Wciąż brak komunikatu Renault w sprawie składu kierowców na GP Belgii
Jako potencjalnego następcę Niemca wymienia się już nie tylko Sennę, ale także Grosjeana.
24.08.1111:28
2866wyświetlenia
Dobę po wyjściu na światło dzienne informacji o zwolnieniu Nicka Heidfelda z zespołu Lotus Renault GP i zastąpieniu go Bruno Senną, ciągle brak oficjalnego komunikatu w tej sprawie.
Wiele mediów przekazuje od wczoraj nieoficjalne informacje, jakie ujawnił Eddie Jordan, mówiące o tym, że Senna będzie partnerem Witalija Pietrowa podczas całego Grand Prix Belgii, a także prawdopodobnie we wszystkich pozostałych wyścigach trwającego sezonu.
Wydawana w Niemczech gazeta Bild donosi, że Renault nie chce jednoznacznie zdementować tych plotek:
Nie chcę się wypowiadać o tych spekulacjach- miał powiedzieć rzecznik stajni z Enstone. Tabloid donosi, że od wydawania oficjalnego komentarza wstrzymuje się również otoczenie samego Heidfelda.

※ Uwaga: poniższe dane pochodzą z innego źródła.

===== src/flat_wrapper.sv =====
// flat-port wrapper written by rule: the top's interface ports become plain ports
module param_updown_counter_flat 
#(
    parameter int unsigned WIDTH = 8,
    parameter int unsigned PRE_W = 4
)
  (clk, rst_n, bus_ena, bus_load, bus_load_val, bus_cnt_en, bus_up_dn, bus_sat, bus_limit, bus_prescale, bus_oe_n, bus_count, bus_count_oe, bus_tc);
  param_updown_counter_if #(.WIDTH(WIDTH), .PRE_W(PRE_W)) bus_i ();
  input  logic clk;
  input  logic rst_n;
  input wire logic [$bits(bus_i.ena)-1:0] bus_ena;
  input wire logic [$bits(bus_i.load)-1:0] bus_load;
  input wire logic [$bits(bus_i.load_val)-1:0] bus_load_val;
  input wire logic [$bits(bus_i.cnt_en)-1:0] bus_cnt_en;
  input wire logic [$bits(bus_i.up_dn)-1:0] bus_up_dn;
  input wire logic [$bits(bus_i.sat)-1:0] bus_sat;
  input wire logic [$bits(bus_i.limit)-1:0] bus_limit;
  input wire logic [$bits(bus_i.prescale)-1:0] bus_prescale;
  input wire logic [$bits(bus_i.oe_n)-1:0] bus_oe_n;
  output wire logic [$bits(bus_i.count)-1:0] bus_count;
  output wire logic [$bits(bus_i.count_oe)-1:0] bus_count_oe;
  output wire logic [$bits(bus_i.tc)-1:0] bus_tc;
  assign bus_i.ena = bus_ena;
  assign bus_i.load = bus_load;
  assign bus_i.load_val = bus_load_val;
  assign bus_i.cnt_en = bus_cnt_en;
  assign bus_i.up_dn = bus_up_dn;
  assign bus_i.sat = bus_sat;
  assign bus_i.limit = bus_limit;
  assign bus_i.prescale = bus_prescale;
  assign bus_i.oe_n = bus_oe_n;
  assign bus_count = bus_i.count;
  assign bus_count_oe = bus_i.count_oe;
  assign bus_tc = bus_i.tc;
  param_updown_counter #(.WIDTH(WIDTH), .PRE_W(PRE_W)) u_core (.clk(clk), .rst_n(rst_n), .bus(bus_i));
endmodule

===== config.mk =====
export PLATFORM = sky130hd
export DESIGN_NAME = param_updown_counter_flat
export DESIGN_NICKNAME = d
export VERILOG_FILES = /design/src/rtl/param_updown_counter_if.sv /design/src/rtl/param_updown_counter.sv /design/src/flat_wrapper.sv
export SDC_FILE = /design/constraint.sdc
export NUM_CORES = 1
export LEC_CHECK = 0
export CAP_MARGIN = 20
export CORE_MARGIN = 8
export CORE_UTILIZATION = 30
export CTS_CLUSTER_DIAMETER = 100
export CTS_CLUSTER_SIZE = 24
export DETAILED_ROUTE_END_ITERATION = 10
export SLEW_MARGIN = 15
export SYNTH_ARGS = -nofsm -noshare
export SYNTH_HDL_FRONTEND = slang
export SYNTH_SLANG_ARGS = --single-unit

===== constraint.sdc =====
create_clock -name clk -period 3.6 [get_ports clk]
set_input_delay 0.54 -clock clk [delete_from_list [all_inputs] [get_ports clk]]
set_output_delay 0.54 -clock clk [all_outputs]
set_load 0.02 [all_outputs]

Fiński Turun Sanomat donosi, że sytuacja jest skomplikowana ze względu na zobowiązania finansowe zespołu w stosunku do swego kierowcy. Gazeta sugeruje, że Renault nie jest w stanie zwolnić Heidfelda bez wypłacania mu rekompensaty z powodu
umiejętnegoprowadzenia negocjacji przez jego menedżera, zaraz po lutowym wypadku Roberta Kubicy.

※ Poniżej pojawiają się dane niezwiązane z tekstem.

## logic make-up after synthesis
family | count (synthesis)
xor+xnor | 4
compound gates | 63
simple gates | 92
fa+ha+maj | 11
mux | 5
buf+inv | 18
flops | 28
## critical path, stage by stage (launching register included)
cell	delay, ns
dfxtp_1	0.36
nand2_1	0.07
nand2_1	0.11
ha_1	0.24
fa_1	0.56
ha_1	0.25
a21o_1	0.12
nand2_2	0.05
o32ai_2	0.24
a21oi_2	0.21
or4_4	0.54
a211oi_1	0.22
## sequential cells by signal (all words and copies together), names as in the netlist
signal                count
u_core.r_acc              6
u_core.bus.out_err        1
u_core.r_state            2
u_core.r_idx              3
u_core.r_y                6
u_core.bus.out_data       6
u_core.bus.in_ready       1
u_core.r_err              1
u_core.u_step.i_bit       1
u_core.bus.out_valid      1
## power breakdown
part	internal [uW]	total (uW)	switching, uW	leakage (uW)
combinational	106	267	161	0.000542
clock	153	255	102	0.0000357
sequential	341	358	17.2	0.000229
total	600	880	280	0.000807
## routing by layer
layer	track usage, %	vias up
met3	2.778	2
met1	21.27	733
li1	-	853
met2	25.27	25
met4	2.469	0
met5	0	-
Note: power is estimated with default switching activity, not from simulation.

Okres niepewności sprzyja również plotkom dotyczącym Bruno Senny. Turun Sanomat twierdzi, że otoczenie sponsorów Brazylijczyka
nie chce angażować się w kontrakt na jego starty w zaledwie dwóch wyścigach, a to z kolei sprzyja pogłoskom, jakoby kolejnym kierowcą branym pod uwagę przez kierownictwo Renault miał być Romain Grosjean, czyli obecny lider serii GP2 i podopieczny Genii.